Du sexe et du pouvoir, ce portrait de femmes est au vitriol et pas forcément machiste. Sous la neige, cela bouillonne.
L'hiver a gelé le décor. Il réchauffe tout de même le coeur d'une jeune femme qui vient tout juste d'être embauchée comme femme de ménage pour une puissante famille de Corée.
L'ambiance y est glaciale. Une responsable surveille lourdement la petite nouvelle. La maîtresse de maison est enceinte de jumeaux. Jeune et belle, elle ne semble pas apprécier la situation. Le mari travaille et s'échappe pour jouer du piano. La belle mère est une garce prête à tout pour sauvegarder les conventions.
Le réalisateur d'Une femme coréenne dépeint une haute société effrayante. Nous ne sommes pas loin du film d'épouvante. C'est tout l'art du cinéaste. Il réalise finalement un huis-clos et profite d'une immense maison pour en faire le théâtre une lutte des classes version féminine.

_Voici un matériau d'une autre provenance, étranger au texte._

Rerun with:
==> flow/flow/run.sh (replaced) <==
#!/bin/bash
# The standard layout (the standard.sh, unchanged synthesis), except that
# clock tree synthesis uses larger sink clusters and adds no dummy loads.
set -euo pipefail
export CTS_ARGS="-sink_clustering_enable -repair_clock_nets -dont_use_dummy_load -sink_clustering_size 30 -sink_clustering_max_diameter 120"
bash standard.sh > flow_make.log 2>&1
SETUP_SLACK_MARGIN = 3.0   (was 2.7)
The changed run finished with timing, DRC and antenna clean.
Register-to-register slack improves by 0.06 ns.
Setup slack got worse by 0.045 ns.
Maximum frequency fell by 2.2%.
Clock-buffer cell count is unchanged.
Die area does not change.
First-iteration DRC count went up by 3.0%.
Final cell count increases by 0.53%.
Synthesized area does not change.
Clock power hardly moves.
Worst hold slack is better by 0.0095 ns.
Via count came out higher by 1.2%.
This design comes from an exercise in tuning for small area and a short achievable clock period on the open sky130 flow, not from production work. Where RTL was checked, it was by simulation tests only, not by an equivalence proof against the original. Function not checked in run 6: the RTL went through the layout flow alone. No driver is modelled on the clock port, so clocking that relies on it looks cheaper here than on a real chip. Power and IR drop assume default switching activity.

[design/flow/flow/run.sh]
#!/bin/bash
# Layout flow: the standard flow (standard.sh) with different tool options
# for the port buffers, the clock tree and net fanout. Each ORFS step keeps
# its own log under orfs/logs/; the make output goes to standard_flow.log here.
set -e
cp standard.sh standard_sh_used.txt
# Port buffers: a regular buffer instead of the default pick (a delay cell)
export BUFFER_PORTS_ARGS="-buffer_cell sky130_fd_sc_hd__buf_4"
# Clock tree: larger sink clusters and no dummy loads
export CTS_ARGS="-sink_clustering_enable -repair_clock_nets -sink_clustering_size 24 -sink_clustering_max_diameter 100 -dont_use_dummy_load"
# Fanout cap before each step that repairs the design
export PRE_GLOBAL_PLACE_TCL="$PWD/flow/fanout.tcl"
export PRE_RESIZE_TCL="$PWD/flow/fanout.tcl"
export PRE_CTS_TCL="$PWD/flow/fanout.tcl"
export PRE_GLOBAL_ROUTE_TCL="$PWD/flow/fanout.tcl"
bash standard.sh finish > standard_flow.log 2>&1
[design/flow/flow/fanout.tcl]
# Cap signal fanout so the repair steps split the wide write-data and
# pointer nets into smaller nets
set_max_fanout 40 [current_design]
[design/flow/standard.sh]
#!/bin/bash
# synth_recipe.tcl (not shown) runs the flow's synth.tcl, then flattens the netlist and writes it again
# the make line also repeats each setting of config.mk as NAME=value (left out here)
make -C /OpenROAD-flow-scripts/flow DESIGN_CONFIG=/design/flow/config.mk WORK_HOME=/design/flow/orfs CLKGATE_MAP_FILE= SYNTH_SCRIPT=/design/flow/synth_recipe.tcl "${@:-finish}"
[design/flow/config.mk]
export PLATFORM = sky130hd
export DESIGN_NAME = tenc_bridge_top
export DESIGN_NICKNAME = tenc_bridge_top
export VERILOG_FILES = /design/flow/design.v
export SDC_FILE = /design/flow/constraint.sdc
export NUM_CORES = 4
export LEC_CHECK = 0
export CAP_MARGIN = 20
export CORE_MARGIN = 2
export CORE_UTILIZATION = 50
export CTS_CLUSTER_DIAMETER = 100
export CTS_CLUSTER_SIZE = 24
export SETUP_SLACK_MARGIN = 3.8
export SLEW_MARGIN = 20
[design/flow/constraint.sdc]
create_clock -name core_clock -period 6.0 [get_ports {i_clk}]
set_input_delay 1.2000 -clock core_clock [delete_from_list [all_inputs] [get_ports {i_clk}]]
set_output_delay 1.2000 -clock core_clock [all_outputs]
set_load 0.01 [all_outputs]
This design comes from an exercise in tuning for small area, a short achievable clock period and few clock cycles per item on the open sky130 flow, not from production work.
Function was checked by simulation only, so behaviour that the tests miss may differ from the original.
Power is estimated from default activity; no workload was simulated.

## before
Design apply_front, start of the top module:
module apply_front (
	input logic clk,
	input logic reset,
	input logic in_valid,
	output logic in_ready,
	input logic [3-1:0] in_id,
	input logic in_negate,
	input logic [1:0] in_op,
	input logic [16-1:0] in_f,
	input logic [16-1:0] in_g,
	output logic var_req_valid,
	input logic var_req_ready,
	output logic [16-2:0] var_req_node,
	input logic var_resp_valid,
	input logic [8-1:0] var_resp_var,
	input logic cfg_write,
	input logic [8-1:0] cfg_address,
	input logic [32-1:0] cfg_wdata,
	output logic out_valid,
	input logic out_ready,
	output logic [3-1:0] out_id,
	output logic out_negate,
	output logic [1:0] out_op,
	output logic [16-1:0] out_f,
	output logic [16-1:0] out_g,
	output logic out_hit,
	output logic [16-1:0] out_result,
	output logic [8-1:0] out_top,
	output logic out_fetch_f,
	output logic out_fetch_g,
	output logic out_quantify
);
Size: roughly 1400 cells after synthesis, roughly 180 I/O pins, about 25000 µm² of cells after synthesis.
Settings: LEC_CHECK=0, CAP_MARGIN=20, CORE_MARGIN=2, CORE_UTILIZATION=40, CTS_BUF_LIST=sky130_fd_sc_hd__clkbuf_8, CTS_CLUSTER_DIAMETER=60, CTS_CLUSTER_SIZE=16, SETUP_SLACK_MARGIN=3.15, SLEW_MARGIN=20; clock period 5.5 ns.
standard.sh (not shown) runs the stock make flow with config.mk's settings and CLKGATE_MAP_FILE= SYNTH_SCRIPT=/design/flow/synth_recipe.tcl, a recipe that flattens the netlist after the stock synthesis.
==> flow/flow/run.sh <==
#!/bin/bash
# Layout flow: the standard flow, with plain buf_2 cells as the port
# buffers instead of the default choice. Everything else is unchanged.
set -euo pipefail
export BUFFER_PORTS_ARGS="-buffer_cell sky130_fd_sc_hd__buf_2"
bash standard.sh > standard_flow.log 2>&1
Testbench counts of before, summed over its fixed seeds: cycles 9,328, items 4,000.
Relative to before, the following input files were edited for after:
Settings: CORE_UTILIZATION changed from 40 to 60.
==> flow/run.sh (new file) <==
#!/bin/bash
# synth_recipe.tcl (not shown) runs the flow's synth.tcl, then flattens the netlist and writes it again
# the make line also repeats each setting of config.mk as NAME=value (left out here)
make -C /OpenROAD-flow-scripts/flow DESIGN_CONFIG=/design/flow/config.mk WORK_HOME=/design/flow/orfs CLKGATE_MAP_FILE= SYNTH_SCRIPT=/design/flow/synth_recipe.tcl finish
removed: flow/flow/run.sh
removed: flow/standard.sh
[summary]
- after ended up with met5 as its highest routing layer actually used; before ended up with met4.
- Summary of after over before: met2 track demand over resource picked up an extra 14 points; row count dropped 17; data arrival at the endpoint of the critical path rose by 1.34 ns; clock group share of total power fell 0.9 points.
- On die area, after does better than before.
- after went all the way through the flow, and no timing, DRC or antenna check failed.
- after and before ended up with roughly the same total power of the final layout.
- Relative to before, the starting density of the core of after is higher by 20 points.
- Relative to before, after improves total wire length after detailed routing.

* * *

apply_front, a different RTL version from the one above (not shown whole).
## apply_front
module apply_front (
	input logic clk,
	input logic reset,
	input logic in_valid,
	output logic in_ready,
	input logic [3-1:0] in_id,
	input logic in_negate,
	input logic [1:0] in_op,
	input logic [16-1:0] in_f,
	input logic [16-1:0] in_g,
	output logic var_req_valid,
	input logic var_req_ready,
	output logic [16-2:0] var_req_node,
	input logic var_resp_valid,
	input logic [8-1:0] var_resp_var,
	input logic cfg_write,
	input logic [8-1:0] cfg_address,
	input logic [32-1:0] cfg_wdata,
	output logic out_valid,
	input logic out_ready,
	output logic [3-1:0] out_id,
	output logic out_negate,
	output logic [1:0] out_op,
	output logic [16-1:0] out_f,
	output logic [16-1:0] out_g,
	output logic out_hit,
	output logic [16-1:0] out_result,
	output logic [8-1:0] out_top,
	output logic out_fetch_f,
	output logic out_fetch_g,
	output logic out_quantify
);
	logic hit;
	logic [1:0] rsel;
	logic swap;
	logic need_f;
	logic need_g;
	logic shared;
	logic [8-1:0] qvar;
	logic qbit;
	terminal_check terminal_check_i (
		.op(in_op), .f(in_f), .g(in_g),
		.hit(hit), .rsel(rsel), .swap(swap),
		.need_f(need_f), .need_g(need_g), .shared(shared)
	);
	var_fetch_ctrl var_fetch_ctrl_i (
		.clk(clk), .reset(reset),
		.in_valid(in_valid), .in_ready(in_ready),
  ...
export LEC_CHECK = 0
export CAP_MARGIN = 20
export CORE_MARGIN = 2
export CORE_UTILIZATION = 40
export CTS_BUF_LIST = sky130_fd_sc_hd__clkbuf_16
export CTS_CLUSTER_DIAMETER = 80
export CTS_CLUSTER_SIZE = 24
export SETUP_SLACK_MARGIN = 3.15
export SLEW_MARGIN = 20
create_clock -name core_clock -period 5.5 [get_ports {clk}]
run.sh (not shown) runs the stock make flow with config.mk's settings and CLKGATE_MAP_FILE= SYNTH_SCRIPT=/design/flow/synth_recipe.tcl, a recipe that flattens the netlist after the stock synthesis.
Stock flow here: none of the scripts above is used.
Testbench counts at the start, summed over its fixed seeds: cycles 9,328, items 4,000.
This is an optimization exercise on Yosys and OpenROAD, whose aim is small area, a short achievable clock period and few clock cycles per item, not a production implementation. The RTL was checked by simulation tests, not by an equivalence proof against the original design. Power figures rest on the tool's default switching activity, not on a simulated workload.

## job 5522
Design apb_crc_mc, start of the top module:
module apb_crc_mc #(
  parameter int DATA_WIDTH = 32,
  parameter int ADDR_WIDTH = 32,
  parameter int NUM_CH     = 4,
  parameter int CRC_WIDTH  = 32,
  parameter int FIFO_DEPTH = 4
) (
  input  logic                  clk,
  input  logic                  rstn,
  input  logic [ADDR_WIDTH-1:0] s_paddr,
  input  logic [DATA_WIDTH-1:0] s_pwdata,
  output logic [DATA_WIDTH-1:0] s_prdata,
  output logic                  s_pslverr,
  input  logic                  s_pwrite,
  input  logic                  s_psel,
  input  logic                  s_penable,
  output logic                  s_pready,
  input  logic [3:0]            s_pstrb
);
Settings: LEC_CHECK=0, ABC_CLOCK_PERIOD_IN_PS=3500, CAP_MARGIN=20, CORE_MARGIN=2, CORE_UTILIZATION=55, CTS_BUF_LIST=sky130_fd_sc_hd__clkbuf_16, CTS_CLUSTER_DIAMETER=100, CTS_CLUSTER_SIZE=25, SETUP_SLACK_MARGIN=2.7, SLEW_MARGIN=20; clock period 6.0 ns.
run.sh (not shown) runs the stock make flow with config.mk's settings and CLKGATE_MAP_FILE= SYNTH_SCRIPT=/design/flow/synth_recipe.tcl, a recipe that flattens the netlist after the stock synthesis.
Testbench counts of job 5522, summed over its fixed seeds: cycles 3,849, bytes 4,655.
## Diff of input files: job 6866 against job 5522
Settings: changing SETUP_SLACK_MARGIN from 2.7 to 3.3.
Notes after the runs:
Lower final clock period utilization by the worst path goes to job 5522 over job 6866. Taking job 5522 over job 6866, the routed length on met2 ratio works out to 0.933. The run showing the greater post-detailed-routing wire length is job 6866. Changes observed in job 6866 relative to job 5522: total power consumption of the routed design increased 2.6%, number of filler instances in the final layout decreased 389, total via count in the routed design increased 1631.
The following lists how job 6802 was set up differently from job 6866:
Settings: swapping 3.3 for 2.0 in SETUP_SLACK_MARGIN.
==> comparison <==
Comparing post-detailed-route wirelength per cell for job 6802 and job 6866, the bigger number came from job 6866.
Row final design area excluding fillers: job 6802 lower / job 6866 higher
Diff job 6802..job 6866 | die span in y | negligible
Growth of design area from synthesis to finish (higher): job 6866
Sort job 6802 and job 6866 by share of the final layout cell area in multi-input gates asc -> top: job 6866
Diff job 6866..job 6802 | mean instance size in the synthesized netlist | unchanged
Diff job 6866 -> job 6802: relative area of non-clock buffer cells in the final design went down by 7.9 points, data required time at the worst endpoint went down by 60 ps, fmax went down by 7.3%.
Here is what was changed in the inputs of job 1389 compared with job 6802.
Settings: changing SETUP_SLACK_MARGIN from 2.0 to 2.4.
[summary]
Relative to job 6802, the total stage count of the critical path of job 1389 is higher by 3. Core utilization ended up 3.4 points higher on job 1389 than on job 6802. Max setup slack of the worst register-to-register path across job 1389 and job 6802: job 1389. The via count reported for job 1389 is higher than the one for job 6802. Diff job 1389 and job 6802: clock group share of total power higher in job 6802. Row number of buffers inserted during clock tree synthesis: job 1389 higher / job 6802 lower. Of job 1389 and job 6802, it is job 1389 that has the higher logic gate share of total power. Job 1389 completed end to end with timing, DRC and antenna clean. ~same placed cell count in job 1389 and job 6802. Taking job 6802 as the reference, in job 1389 first-pass GRT wire length picked up an extra about 2.4%; count of instances resized after the clock tree is built picked up an extra 98.


Setup of wip/yarrow:
apb_crc_mc, a different RTL version from the one above (not shown whole).
Size in the first run: roughly 3300 cells after synthesis, about 660 flip-flops, roughly 110 I/O pins, roughly 0.033 sq mm of cells after synthesis.
==> flow/config.mk <==
export PLATFORM = sky130hd
export DESIGN_NAME = apb_crc_mc
export DESIGN_NICKNAME = apb_crc_mc
export VERILOG_FILES = /design/flow/design.v
export SDC_FILE = /design/flow/constraint.sdc
export NUM_CORES = 4
export LEC_CHECK = 0
export ABC_CLOCK_PERIOD_IN_PS = 3500
export CAP_MARGIN = 20
export CORE_MARGIN = 2
export CORE_UTILIZATION = 55
export CTS_BUF_LIST = sky130_fd_sc_hd__clkbuf_16
export CTS_CLUSTER_DIAMETER = 100
export CTS_CLUSTER_SIZE = 25
export SETUP_SLACK_MARGIN = 1.8
export SLEW_MARGIN = 20
==> flow/constraint.sdc <==
create_clock -name core_clock -period 6.0 [get_ports {clk}]
set_input_delay 1.2000 -clock core_clock [delete_from_list [all_inputs] [get_ports {clk}]]
set_output_delay 1.2000 -clock core_clock [all_outputs]
set_load 0.01 [all_outputs]
wip/yarrow reached the final stage; the timing, DRC and antenna checks on its layout passed.
Testbench counts of wip/yarrow, summed over its fixed seeds: cycles 3,849, bytes 4,655.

Chaque détail a son importance. Chaque objet délimite le territoire des valets et celui des maîtres. Il suffira d'une partie de jambes en l'air entre le seigneur et sa servante pour que le mur entre les deux castes se fend.
Le combat va donc s'engager dans cette labyrinthique demeure. Remake d'un classique coréen, The housemaid devient un vicieux jeu d'influence où les femmes se crêpent méchamment le chignon.
Pourtant ce n'est pas une oeuvre phallocrate. Im Sang Soo défend ses personnages, enfermés dans d'étouffantes conventions, obligés de s'embourber dans un masochisme de plus en plus dangereux.
Les femmes sont pathétiques mais l'homme de la maison l'est encore plus. La cruauté grimpe graduellement à travers des scènes de plus en plus tendues et brillament réalisées. C'est un thriller intime et impressionnant. Après ce film, on n'évitera pas une conclusion qui salue une fois de plus la grande qualité du cinéma coréen!